Yeah, I checked some IRC logs of him explaining this (from #kuro5hin on slashnet a while back) and you're correct. He claims (or at least claimed at the time, about a year ago) that VA still owns the system12 domain name and refuses to relinquish it, despite admitting that they have no plans to develop it, which is why he was forced to rename it to system26.
However, he did have the impression that a good deal of his ideas for system12 were silently merged into SourceForge without any credit, and that he was pushed aside. Not having been there I can't say whether this is accurate or not, but he sure seemed angry about it.
Re:VA Linux Systems and Bowie J. Poag (Score:2)
Oh, and he's angry alright. But that doesn't make his anger well placed. He and trae had some weirdness going on, but that really was outside the issue on project hosting.
We did buy the system12 domain at his request, but didn't know we still had it until he threw a fit. at that point itr was easier to let it expire than deal with him.
Chris
Re:From the Site Director of SourceForge.net (Score:4, Insightful)
So it's a service, not a software. That's interesting, because it implies that VA won't make its source code available, as a service doesn't have any source code. It is based on a software, but you didn't say that you'll continue to make its source code available as free software.
So I assume that the SourceForge software will become proprietary. Correct me if I'm wrong.
Read the FSF website some day -- free software does not refer to GPL only, it's basically a different term for open source (with some philosophical differences). E.g. the BSD license is an open source license as well as a free software license, but it is not "copyleft." I guess about 40% of the projects hosted by SF are free software, or open source, whichever term you prefer. (The other 60% are status 1, planning.)
The more interesting question is, will they continue to do so?
Parent
SourceForge .NET? (Score:2)
SourceForge (not SourceForge.net) is a collaborative software development platform.
SourceForge.net [sf.net] is a service provided freely to Open Source software development projects.
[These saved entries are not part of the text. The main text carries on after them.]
## design/flow/config.mk

```make
export PLATFORM = sky130hd
export DESIGN_NAME = NTT_8point
export DESIGN_NICKNAME = NTT_8point
export VERILOG_FILES = /design/flow/design.v
export SDC_FILE = /design/flow/constraint.sdc
export NUM_CORES = 4
export LEC_CHECK = 0
export ABC_AREA = 0
export CAP_MARGIN = 5
export CORE_MARGIN = 2
export CORE_UTILIZATION = 72
export CTS_CLUSTER_DIAMETER = 354
export CTS_CLUSTER_SIZE = 14
export HOLD_SLACK_MARGIN = 0.27
export PLACE_DENSITY = 0.36
export SLEW_MARGIN = 35
export TNS_END_PERCENT = 90
```

## design/flow/constraint.sdc

```tcl
create_clock -name core_clock -period 9.87 [get_ports {clock}]
set_input_delay 1.9740 -clock core_clock [delete_from_list [all_inputs] [get_ports {clock}]]
set_output_delay 1.9740 -clock core_clock [all_outputs]
set_load 0.01 [all_outputs]
```

## design/flow/design.v

```verilog
module modQ(clock, rst, start, inp, done, b_mod_out);
parameter n = 25;
input clock;
input rst;
input start;
input [n-1:0] inp;               
output reg done;
output reg [11:0] b_mod_out;
localparam [n-1:0] Q = 25'd3329;
reg busy;
reg [n-1:0] b;
wire [n-1:0] inp_capture = inp[n-1] == 1'b0 ? inp : ~inp + 1'b1;
reg  [4:0] r_shift;
reg  [9:0] temp_val;
always @(*)
begin
    if(inp_capture <= 25'd6912)
        begin r_shift = 5'd12; temp_val = 10'd2; end
    else if(inp_capture < 25'd51067)
        begin r_shift = 5'd13; temp_val = 10'd3; end
    else if(inp_capture < 25'd1025410)
        begin r_shift = 5'd14; temp_val = 10'd5; end
    else if(inp_capture < 25'd7575243)
        begin r_shift = 5'd15; temp_val = 10'd10; end
    else
        begin r_shift = 5'd19; temp_val = 10'd158; end
end
wire [n-1:0] s_val = (inp_capture >> r_shift) * temp_val;
wire [n-1:0] sQ    = s_val * Q;
wire [n-1:0] b_val = inp[n-1] == 1'b1 ? inp + sQ : inp - sQ;
always @(posedge clock)
begin
    if(rst)
        begin
        busy <= 1'b0;
        done <= 1'b0;
        end
    else
        begin
        done <= 1'b0;
        if(start)
            begin
            b <= b_val;
            busy <= 1'b1;
            end
        else if(busy)
            begin
            if(b[n-1])
                b <= b + Q;
            else if(b >= Q)
                b <= b - Q;
            else
                begin
                b_mod_out <= b[11:0];
                busy <= 1'b0;
                done <= 1'b1;
                end
            end
        end
end
endmodule
module jmod(clock, rst, start, j, t, jmod_out, ack);
parameter n = 4;
input clock;
input rst;
input start;
input [n:0] j;
input [n:0] t;
output reg [n:0] jmod_out;
output reg ack;
reg busy;
reg [n:0] w3;    
always @(posedge clock)
begin
    if(rst)
        begin
        busy <= 1'b0;
        ack <= 1'b0;
        end
    else
        begin
        ack <= 1'b0;
        if(start)
            begin
            w3 <= j - t;
            busy <= 1'b1;
            end
        else if(busy)
            begin
            if(w3[n])
                begin
                jmod_out <= w3 + t;
                busy <= 1'b0;
                ack <= 1'b1;
                end
            else
                w3 <= w3 - t;
            end
        end
end
endmodule
module index_GEN(j, t, i, jmod, tprev, index1, index2);
input [4:0] j;
input [4:0] t;
input [4:0] i;
input [4:0] jmod;
input [4:0] tprev;
output [4:0] index1;
output [4:0] index2;
wire [4:0] w1 = t - j;
wire w5 = w1[3] | ~(|w1);
wire w8 = |(i - 5'd2);
wire [4:0] w10 = w8 ? (jmod + tprev) : (j * 2);
assign index1 = w5 ? w10 : j;
assign index2 = index1 + t;
endmodule
module TW_gen(clock, rst, start, j, i, N, tw_ack, TW_out);
input clock;
input rst;
input start;
input [4:0] j;
input [4:0] i;
input [4:0] N;
output tw_ack;
output [11:0] TW_out;
wire [4:0] sel;
wire sel_ack;
wire [4:0] w1 = j << i;
wire [4:0] w2 = N >> i;
jmod REDC(clock, rst, start, w1, w2, sel, sel_ack);
reg g_busy;
reg g_done;
reg [4:0] count;
reg [15:0] G;
always @(posedge clock)
begin
    if(rst)
        begin
        g_busy <= 1'b0;
        g_done <= 1'b0;
        end
    else
        begin
        g_done <= 1'b0;
        if(sel_ack)
            begin
            G <= 16'd1;
            count <= sel;
            g_busy <= 1'b1;
            end
        else if(g_busy)
            begin
            if(count == 5'd0)
                begin
                g_busy <= 1'b0;
                g_done <= 1'b1;
                end
            else
                begin
                G <= (G << 5) + (G << 3);    
                count <= count - 1'b1;
                end
            end
        end
end
modQ MOD1(clock, rst, g_done, {9'b0, G}, tw_ack, TW_out);
endmodule
module BUFunit(clock, rst, start, u_inp, v_inp, tw_inp, x1_out, x2_out, ack);
parameter n = 25;
input clock;
input rst;
input start;
input [11:0] u_inp;
input [11:0] v_inp;
input [11:0] tw_inp;
output [11:0] x1_out;
output [11:0] x2_out;
output ack;
reg [n-1:0] w1, w3;
reg go;
reg busy, have1, have2;
wire d1, d2;
wire [n-1:0] w2 = {13'b0, u_inp} - {13'b0, v_inp};
always @(posedge clock)
begin
    if(start)
        begin
        w1 <= {13'b0, u_inp} + {13'b0, v_inp};
        w3 <= w2 * {13'b0, tw_inp};
        end
end
modQ MOD1(clock, rst, go, w1, d1, x1_out);
modQ MOD2(clock, rst, go, w3, d2, x2_out);
assign ack = busy & (have1 | d1) & (have2 | d2);
always @(posedge clock)
begin
    if(rst)
        begin
        go <= 1'b0;
        busy <= 1'b0;
        have1 <= 1'b0;
        have2 <= 1'b0;
        end
    else
        begin
        go <= start;
        if(go)
            begin
            busy <= 1'b1;
            have1 <= 1'b0;
            have2 <= 1'b0;
            end
        else if(ack)
            busy <= 1'b0;
        else
            begin
            if(d1) have1 <= 1'b1;
            if(d2) have2 <= 1'b1;
            end
        end
end
endmodule
module dualPortMemory(clock, load, load_data, rd_en, wr_en, addr1, addr2,
                      data_in1, data_in2, data_out1, data_out2, mem_flat);
input clock;
input load;
input [95:0] load_data;
input rd_en;
input wr_en;
input [2:0] addr1;
input [2:0] addr2;
input [11:0] data_in1;
input [11:0] data_in2;
output reg [11:0] data_out1;
output reg [11:0] data_out2;
output [95:0] mem_flat;
reg [11:0] NTT_RAM [0:7];
genvar g;
generate
    for(g = 0; g < 8; g = g + 1)
    begin : flat
        assign mem_flat[12*g +: 12] = NTT_RAM[g];
    end
endgenerate
integer k;
always @(posedge clock)
begin
    if(load)
        begin
        for(k = 0; k < 8; k = k + 1)
            NTT_RAM[k] <= load_data[12*k +: 12];
        end
    else if(wr_en)
        begin
        NTT_RAM[addr1] <= data_in1;
        NTT_RAM[addr2] <= data_in2;
        end
    if(rd_en)
        begin
        data_out1 <= NTT_RAM[addr1];
        data_out2 <= NTT_RAM[addr2];
        end
end
endmodule
module NTT_Controller(clock, rst, in_valid, in_ready, out_valid, load,
                      i, j, N, t, tprev, start1, idx_ack, start2, tw_ack,
                      start3, buf_ack, rd_en, wr_en);
parameter n = 5;
input clock;
input rst;
input in_valid;
output in_ready;
output out_valid;
output load;
output reg [n-1:0] i;
output reg [n-1:0] j;
output [n-1:0] N;
output reg [n-1:0] t;
output reg [n-1:0] tprev;
output start1;
input idx_ack;
output start2;
input tw_ack;
output start3;
input buf_ack;
output rd_en;
output wr_en;
localparam S_IDLE  = 4'b0000;
localparam S_STAGE = 4'b1001;
localparam S_BFLY  = 4'b0001;
localparam S_IDX   = 4'b0010;
localparam S_READ  = 4'b0011;
localparam S_TW    = 4'b0100;
localparam S_BUF   = 4'b0101;
localparam S_WRITE = 4'b0110;
localparam S_NEXT  = 4'b1000;
localparam S_DONE  = 4'b1010;
reg [3:0] state;
assign N         = 5'd8;
assign in_ready  = (state == S_IDLE) | (state == S_DONE);
assign out_valid = (state == S_DONE);
assign load      = in_ready & in_valid;
assign start1    = (state == S_BFLY) & (j < 5'd4);
assign rd_en     = (state == S_READ);
assign start2    = (state == S_READ);
assign start3    = (state == S_TW) & tw_ack;
assign wr_en     = (state == S_WRITE);
always @(posedge clock)
begin
    if(rst)
        state <= S_IDLE;
    else
        case(state)
        S_IDLE, S_DONE:
            if(in_valid)
                begin
                i <= 5'd0;
                j <= 5'd0;
                t <= 5'd4;
                tprev <= 5'd0;
                state <= S_STAGE;
                end
            else
                state <= S_IDLE;
        S_STAGE:
            if(i < 5'd3)
                state <= S_BFLY;
            else
                state <= S_DONE;
        S_BFLY:
            if(j < 5'd4)
                state <= S_IDX;
            else
                state <= S_NEXT;
        S_IDX:
            if(idx_ack)
                state <= S_READ;
        S_READ:
            state <= S_TW;
        S_TW:
            if(tw_ack)
                state <= S_BUF;
        S_BUF:
            if(buf_ack)
                state <= S_WRITE;
        S_WRITE:
            begin
            j <= j + 1'b1;
            state <= S_BFLY;
            end
        S_NEXT:
            begin
            tprev <= t;
            t <= t >> 1;
            i <= i + 1'b1;
            j <= 5'd0;
            state <= S_STAGE;
            end
        default:
            state <= S_IDLE;
        endcase
end
endmodule
module NTT_8point(clock, rst, in_valid, in_ready, x_in, out_valid, y_out);
input clock;
input rst;
input in_valid;
output in_ready;
input [95:0] x_in;
output out_valid;
output [95:0] y_out;
wire [4:0] i, j, N, t, tprev;
wire load, start1, start2, start3, rd_en, wr_en;
wire idx_ack, tw_ack, buf_ack;
wire [4:0] jmod_out, index1, index2;
wire [11:0] u_inp, v_inp, TW_out, x1_out, x2_out;
wire [95:0] mem_flat;
NTT_Controller CON1(clock, rst, in_valid, in_ready, out_valid, load,
                    i, j, N, t, tprev, start1, idx_ack, start2, tw_ack,
                    start3, buf_ack, rd_en, wr_en);
jmod JMOD1(clock, rst, start1, j, t, jmod_out, idx_ack);
index_GEN BUFINDEX1(j, t, i, jmod_out, tprev, index1, index2);
dualPortMemory MEM1(clock, load, x_in, rd_en, wr_en, index1[2:0], index2[2:0],
                    x1_out, x2_out, u_inp, v_inp, mem_flat);
TW_gen TWIDDLE1(clock, rst, start2, j, i, N, tw_ack, TW_out);
BUFunit BUF1(clock, rst, start3, u_inp, v_inp, TW_out, x1_out, x2_out, buf_ack);
assign y_out[12*0 +: 12] = mem_flat[12*0 +: 12];
assign y_out[12*1 +: 12] = mem_flat[12*4 +: 12];
assign y_out[12*2 +: 12] = mem_flat[12*2 +: 12];
assign y_out[12*3 +: 12] = mem_flat[12*6 +: 12];
assign y_out[12*4 +: 12] = mem_flat[12*1 +: 12];
assign y_out[12*5 +: 12] = mem_flat[12*5 +: 12];
assign y_out[12*6 +: 12] = mem_flat[12*3 +: 12];
assign y_out[12*7 +: 12] = mem_flat[12*7 +: 12];
endmodule
```

## design/flow/run.sh

```bash
#!/bin/bash
# the make line also repeats each setting of config.mk as NAME=value (left out here)
make -C /OpenROAD-flow-scripts/flow DESIGN_CONFIG=/design/flow/config.mk WORK_HOME=/design/flow/orfs CLKGATE_MAP_FILE= finish
```

==> results_dict.tcl, run 1 <==
# place-and-route summary
set metrics [dict create \
    top_cell "inv_1" \
    cp.depth 47 \
    max_cap_viol_count 0 \
    post-route-min-period_ns 11.72 \
    worst_clock_skew_ns 0.0193 \
    fin_nets 5141 \
    rsz0062_at_grt "true" \
    clockBufferDepth 3 \
    io-pin-count 197 \
    worst_path_dominant_cell_family "adder cells" \
    cp_max_fo 8 \
    xor_share_pct 7.49 \
    path_clk_slew_ns 0.07 \
    critPathKind "flop to flop" \
    rrSetupSlack_ns -1.85 \
    io_buffers 196 \
    clock-sinks 342 \
    slew_headroom_pct 43.7 \
    largest_area_cell "edfxtp_1" \
    async_reset_ff_share_pct 0 \
    core_um2 51500 \
    dpl_cell_area_um2 42500 \
    avgSynthCellArea_um2 9.39 \
    ctsHoldBuffers 0 \
    holdPathEnd "CON1.state[8]" \
    ys.flop_type "edfxtp_1" \
    dr.pass1.iters 6 \
    tightestPinTransition_ns 0.838 \
    fp-row-count 83 \
    setup_viol 12 \
    insertion_delay_ns 0.60 \
    die_h_um 233 \
    synth.cellmix.simpleShare_pct 13.9 \
    slew_violations 0 \
    max_freq_mhz 85.3 \
    startpoint "BUF1.w3[1]" \
    clockRootBuffer "clkbuf_16" \
    yosys_warnings 6 \
    drc_errors 0 \
    cts_tree "built" \
    wl_um 105000 \
    ys_sh_adder_pct 26.1 \
    numCtsBuffers 28 \
    critPathRequiredTime_ns 10.21 \
    nFillCells 2933 \
    reg2reg_to "BUF1.MOD2.b[24]" \
    ys_ff 342 \
    failed_checks "setup timing" \
    critPathLaunchType "flop" \
    crit_buf_inv 5 \
    final_area_um2 44100 \
    grt_max_degree 55 \
    fp-utilization_pct 73.1 \
    vias_per_cell 6.18 \
    synth_seq_share_pct 26.6 \
    critical_path.endpoint_type "flop" \
    critPathSlowestCell "fa_1" \
    status "failed layout checks" \
    top_logic_kind "adder cells" \
    grtUsageTotal_pct 37.7 \
    ant_nets 0 \
    drt_iter0_markers 2893 \
    die_x_um 233 \
    area_growth_pct 17.2 \
    grt_pass1_wl_um 162000 \
    netlist_instances 4010 \
    top_cell_area_share_pct 25.2 \
    num_vias 31700 \
    r2r_start "BUF1.w3[1]" \
    period_used_pct 119 \
    fin_tns_setup_ns -12.25 \
    muxShareOfSynthArea_pct 6.45 \
    hold_class "flop to flop" \
    die-area_um2 54100 \
    yosys-top-cells-area "edfxtp_1 25%, fa_1 15%, ha_1 11%" \
    post_drt_wl_per_cell_um 20.6 \
    grt_pass1_vias 31900 \
    globalplace.congestion 0.945 \
    max_stage_delay_ns 0.57 \
    hpwlAfterDp_um 78100 \
    setup.worst_path.end "BUF1.MOD2.b[24]" \
    antenna_found_initial 3 \
    reg2regPathDepth 47 \
    common_cells "502 x inv_1, 364 x nand2_1, 345 x ha_1" \
    hold_start "CON1.state[8]" \
    yosys_cells 4010 \
    hold_violations 0 \
    ys_sh_aoi_pct 12.2 \
    min_path_cells 2 \
    ys_chip_area_um2 37700 \
    gr-total-overflow 0 \
    htree_num_levels 1 \
    synth_cell_types 102 \
    cp.arrival_ns 12.06 \
    setup_ws_ns -1.85 \
    edf_count 316 \
    warnings 76 \
    syn_area_um2 37700 \
]
-- metal layers --
metal	track usage, %	wire [µm]	vias to the layer above
met5	0	13	-
met4	21.3	7190	2
met3	5.66	8350	418
met2	64.7	51700	1593
met1	45.4	38200	15200
li1	-	-	14500
-- stage by stage --
stage | hold WS (ns) | setup slack [ns] | cells | utilization [%]
CTS | 0.456 | -1.20 | 5110 | 84.8
finish | 0.457 | -1.85 | 5125 | 85.7
detailed placement | 0.446 | -1.37 | 5046 | 82.5
floorplan | 0.405 | -1.37 | 4109 | -
global route | 0.486 | -2.23 | 5124 | 85.7
global placement | 0.414 | -1.15 | 5046 | 82.5
-- cell type report --
type	instances	area [µm²]	area share [%]
multi-input cells	3048	26300	59.6
flip-flops and latches	342	10000	22.7
repair buffers	499	4260	9.65
inverters	503	1890	4.28
well taps	680	851	1.93
clock buffers	49	779	1.77
clock inverters	2	38.8	0.0879
diodes	2	5.00	0.0113
-- what timing repair did --
item | in CTS | in global routing
pin swaps | 21 | 33
endpoints found under the setup margin | 11 | 13
hold endpoints to repair | 0 | 0
gates resized | 45 | 53
setup buffers | 13 | 13
==> run 2: changes to the inputs <==
- ABC_AREA: 0 -> unset
- CAP_MARGIN: 5 -> 20
- CORE_UTILIZATION: 72 -> 71
- CTS_CLUSTER_DIAMETER: 354 -> unset
- CTS_CLUSTER_SIZE: 14 -> 40
- HOLD_SLACK_MARGIN: 0.27 -> unset
- PLACE_DENSITY: 0.36 -> unset
- SETUP_SLACK_MARGIN: unset -> -0.84
- SLEW_MARGIN: 35 -> 20
- TNS_END_PERCENT: 90 -> unset
- clock period: 9.87 -> 8.88 ns (I/O delays scaled with it)
==> run 2 against run 1 <==
- still fails the layout checks on setup timing
- final cell count increased by 1.7%
- via count rose by 2.5%
- register-to-register slack got worse by 1.2 ns
- count of clock-buffer cells in the layout grew 4
- worst hold slack got worse by 0.027 ns
- first-iteration DRC count down 6.6%
- sequential share of layout area down 0.52 points
- critical path type unchanged
- critical endpoint is now BUF1.MOD2.b[23]
- highest routed layer unchanged
==> results_dict.tcl, run 2 <==
# place-and-route summary
set metrics [dict create \
    grt_pass1_vias 32100 \
    clockBufferDepth 3 \
    top_cell "inv_1" \
    die_h_um 234 \
    crit_path_frequent_cell "buf_4" \
    dr.pass1.iters 6 \
    xor_share_pct 7.49 \
    clock-sinks 342 \
    rrSetupSlack_ns -3.03 \
    path_clk_slew_ns 0.07 \
    antenna_found_initial 6 \
    critPathKind "flop to flop" \
    ant_nets 0 \
    worst_path_dominant_cell_family "adder cells" \
    holdPathEnd "CON1.state[9]" \
    drc_errors 0 \
    hold_start "JMOD1.ack" \
    logic_area_um2 26400 \
    globalplace.congestion 0.949 \
    max_cap_viol_count 0 \
    warnings 76 \
    ys.flop_type "edfxtp_1" \
    r2r_start "BUF1.w3[1]" \
    grt_pass1_wl_um 164000 \
    hpwlAfterDp_um 77600 \
    rsz0062_at_grt "true" \
    crit_buf_inv 15 \
    io_buffers 196 \
    drt_iter0_markers 2703 \
    cp.depth 53 \
    synth.cellmix.simpleShare_pct 13.9 \
    ctsHoldBuffers 0 \
    num_vias 32500 \
    common_cells "502 x inv_1, 364 x nand2_1, 345 x ha_1" \
    fp-utilization_pct 71.7 \
    edf_count 316 \
    yosys_cells 4010 \
    fp-row-count 84 \
    status "failed layout checks" \
    final_core_util_pct 86.0 \
    htree_num_levels 2 \
    worst_clock_skew_ns 0.0256 \
    failed_checks "setup timing" \
    critPathRequiredTime_ns 9.19 \
    period_used_pct 134 \
    largest_area_cell "edfxtp_1" \
    die_x_um 234 \
    top_logic_kind "adder cells" \
    cp.arrival_ns 12.22 \
    ys_chip_area_um2 37700 \
    vias_per_cell 6.23 \
    grtUsageTotal_pct 38.1 \
    syn_area_um2 37700 \
    max_freq_mhz 83.9 \
    post-route-min-period_ns 11.91 \
    place_worst_setup_slack_ns -2.54 \
    top_cell_area_share_pct 25.2 \
    numCtsBuffers 39 \
    max_stage_delay_ns 0.57 \
    startpoint "BUF1.w3[1]" \
    setup_viol 15 \
    hold_violations 0 \
    ys_sh_adder_pct 26.1 \
    setup.worst_path.end "BUF1.MOD2.b[23]" \
    min_path_cells 2 \
    critPathLaunchType "flop" \
    yosys-top-cells-area "edfxtp_1 25%, fa_1 15%, ha_1 11%" \
    synth_seq_share_pct 26.6 \
    die-area_um2 54900 \
    critical_path.endpoint_type "flop" \
    cp_max_fo 10 \
    slew_violations 0 \
    nFillCells 2942 \
    final-seq-area_um2 10000 \
    io-pin-count 197 \
    critPathSlowestCell "nand2b_1" \
    grt_max_degree 65 \
    area_growth_pct 20.0 \
    fin_nets 5213 \
    synth_cell_types 102 \
    gr-total-overflow 0 \
    tightestPinTransition_ns 1.03 \
    setup_ws_ns -3.03 \
    reg2regPathDepth 53 \
    insertion_delay_ns 0.59 \
    avgSynthCellArea_um2 9.39 \
    yosys_warnings 6 \
    clockRootBuffer "clkbuf_16" \
    wl_um 110000 \
    ys_sh_aoi_pct 12.2 \
    post_drt_wl_per_cell_um 21.2 \
    ys_ff 342 \
    muxShareOfSynthArea_pct 6.45 \
    fin_tns_setup_ns -30.57 \
    core_um2 52600 \
    netlist_instances 4010 \
    hold_class "flop to flop" \
    async_reset_ff_share_pct 0 \
    reg2reg_to "BUF1.MOD2.b[23]" \
    slew_headroom_pct 31.2 \
    cts_tree "built" \
]
## run 2: metrics by stage
| step | hold slack [ns] | cells | instance area, µm² |
|---|---|---|---|
| 6_report | 0.430 | 5211 | 45200 |
| 5_1_grt | 0.436 | 5211 | 45200 |
| 4_1_cts | 0.435 | 5199 | 44800 |
| 3_5_place_dp | 0.424 | 5104 | 42900 |
| 3_3_place_gp | 0.415 | 5104 | 42900 |
| 2_1_floorplan | 0.405 | 4109 | 38400 |
## run 2: metal layers
metal	wire, µm	up-vias	track usage, %
met4	7610	6	21.5
met5	40	-	0
met1	40000	15600	45.7
li1	-	14600	-
met3	9880	507	6.41
met2	53000	1781	65.1
## run 2: timing repair
action	4_1_cts	5_1_grt
pin swaps	50	83
setup endpoints to repair	11	14
resized	79	70
buffers inserted	27	14
## run 2: cell type report
cell class | count | area share [%]
clock buffers | 53 | 2.39
multi-input cells | 3048 | 58.5
well taps | 688 | 1.91
flip-flops and latches | 342 | 22.2
clock inverters | 16 | 0.391
diodes | 1 | 0.00554
repair buffers | 560 | 10.5
inverters | 503 | 4.19
==> run 3: changes to the inputs <==
- ABC_AREA: unset -> 1
- CORE_UTILIZATION: 71 -> 64
- CTS_CLUSTER_SIZE: 40 -> unset
- SETUP_SLACK_MARGIN: -0.84 -> unset
- clock period: 8.88 -> 14.1 ns (I/O delays scaled with it)
==> run 3 against run 2 <==
- now clean on timing, DRC and antenna
- via count fell by 0.67%
- first-iteration DRC count fell by 4.6%
- worst setup slack better by 5.4 ns
- register-to-register slack improved by 5.4 ns
- synthesized cell count up 16%
- count of clock-buffer cells in the layout decreased by 4
- fmax grew 1.6%
- worst hold slack gained 0.0060 ns
- critical path type unchanged
- critical endpoint unchanged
The new name SourceForge.net, and the logo [sourceforge.net] with an enlarged dot and a "net" bigger in point size than the "FORGE", remind me too much of Microsoft .NET [microsoft.net]. Are you porting it to Mono [go-mono.com] or something? I would have called the code SourceForge Engine and the site SourceForge Projects in keeping with the general policy of following trademarks with a generic noun.
Re:From the Site Director of SourceForge.net (Score:1)
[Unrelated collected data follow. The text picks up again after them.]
==> config.mk <==
export PLATFORM = sky130hd
export DESIGN_NAME = top
export DESIGN_NICKNAME = top
export VERILOG_FILES = /design/flow/design.v
export SDC_FILE = /design/flow/constraint.sdc
export NUM_CORES = 4
export LEC_CHECK = 0
export CAP_MARGIN = 35
export CORE_ASPECT_RATIO = 0.98
export CORE_MARGIN = 2
export CORE_UTILIZATION = 72
export CTS_CLUSTER_DIAMETER = 381
export CTS_CLUSTER_SIZE = 13
export HOLD_SLACK_MARGIN = 0.29
export PLACE_DENSITY_LB_ADDON = 0.29
export SETUP_SLACK_MARGIN = -0.02
export SLEW_MARGIN = 20
==> constraint.sdc <==
create_clock -name core_clock -period 4.8 [get_ports {clk}]
set_input_delay 0.9600 -clock core_clock [delete_from_list [all_inputs] [get_ports {clk}]]
set_output_delay 0.9600 -clock core_clock [all_outputs]
set_load 0.01 [all_outputs]
==> design.v <==
module controller #(
    parameter [19:0] IDLE_CYCLES = 20'd351832    
)(
    input logic clk, 
    input logic rst, 
    output logic load_sreg, 
    output logic transmit_pixel, 
    output logic [5:0] pixel, 
    output logic [4:0] frame,
    output logic idle
);
    localparam TRANSMIT_FRAME       = 1'b0;
    localparam IDLE                 = 1'b1;
    localparam [2:0] READ_CH_VALS   = 3'b001;
    localparam [2:0] LOAD_SREG      = 3'b010;
    localparam [2:0] TRANSMIT_PIXEL = 3'b100;
    localparam [8:0] TRANSMIT_CYCLES    = 9'd360;        
    logic state;
    logic next_state;
    logic [2:0] transmit_phase;
    logic [2:0] next_transmit_phase;
    logic [5:0] pixel_counter;
    logic [4:0] frame_counter;
    logic [8:0] transmit_counter;
    logic [19:0] idle_counter;
    logic transmit_pixel_done;
    logic idle_done;
    assign transmit_pixel_done = (transmit_counter == TRANSMIT_CYCLES - 1);
    assign idle_done = (idle_counter == IDLE_CYCLES - 1);
    always_ff @(negedge clk) begin
        if (rst) begin
            state <= TRANSMIT_FRAME;
            transmit_phase <= READ_CH_VALS;
        end
        else begin
            state <= next_state;
            transmit_phase <= next_transmit_phase;
        end
    end
    always_comb begin
        next_state = 1'bx;
        unique case (state)
            TRANSMIT_FRAME:
                if ((pixel_counter == 6'd0) && (transmit_pixel_done))
                    next_state = IDLE;
                else
                    next_state = TRANSMIT_FRAME;
            IDLE:
                if (idle_done)
                    next_state = TRANSMIT_FRAME;
                else
                    next_state = IDLE;
        endcase
    end
    always_comb begin
        next_transmit_phase = READ_CH_VALS;
        if (state == TRANSMIT_FRAME) begin
            case (transmit_phase)
                READ_CH_VALS:
                    next_transmit_phase = LOAD_SREG;
                LOAD_SREG:
                    next_transmit_phase = TRANSMIT_PIXEL;
                TRANSMIT_PIXEL:
                    next_transmit_phase = transmit_pixel_done ? READ_CH_VALS : TRANSMIT_PIXEL;
            endcase
        end
    end
    always_ff @(negedge clk) begin
        if (rst) begin
            pixel_counter <= 6'd63;
        end
        else if ((state == TRANSMIT_FRAME) && transmit_pixel_done) begin
            pixel_counter <= pixel_counter - 1;
        end
    end
    always_ff @(negedge clk) begin
        if (rst) begin
            frame_counter <= 5'd0;
        end
        else if (idle_done) begin
            frame_counter <= frame_counter + 1;
        end
    end
    always_ff @(negedge clk) begin
        if (rst) begin
            transmit_counter <= 9'd0;
        end
        else if (transmit_phase == TRANSMIT_PIXEL) begin
            transmit_counter <= transmit_counter + 1;
        end
        else begin
            transmit_counter <= 9'd0;
        end
    end
    always_ff @(negedge clk) begin
        if (rst) begin
            idle_counter <= 20'd0;
        end
        else if (state == IDLE) begin
            idle_counter <= idle_counter + 1;
        end
        else begin
            idle_counter <= 20'd0;
        end
    end
    assign pixel = pixel_counter;
    assign frame = frame_counter;
    assign load_sreg = (transmit_phase == LOAD_SREG);
    assign transmit_pixel = (transmit_phase == TRANSMIT_PIXEL);
    assign idle = (state == IDLE);
endmodule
Yet again we see free software proponents arguing that other people's work isn't sufficiently pure, and therefore shouldn't be used.
Its as if they believe software should be free, but people shouldn't be free to use the tools that suit them best.
From my point of view, SourceForge provides a service that some people (including myself) find useful. They should be applauded, not hassled.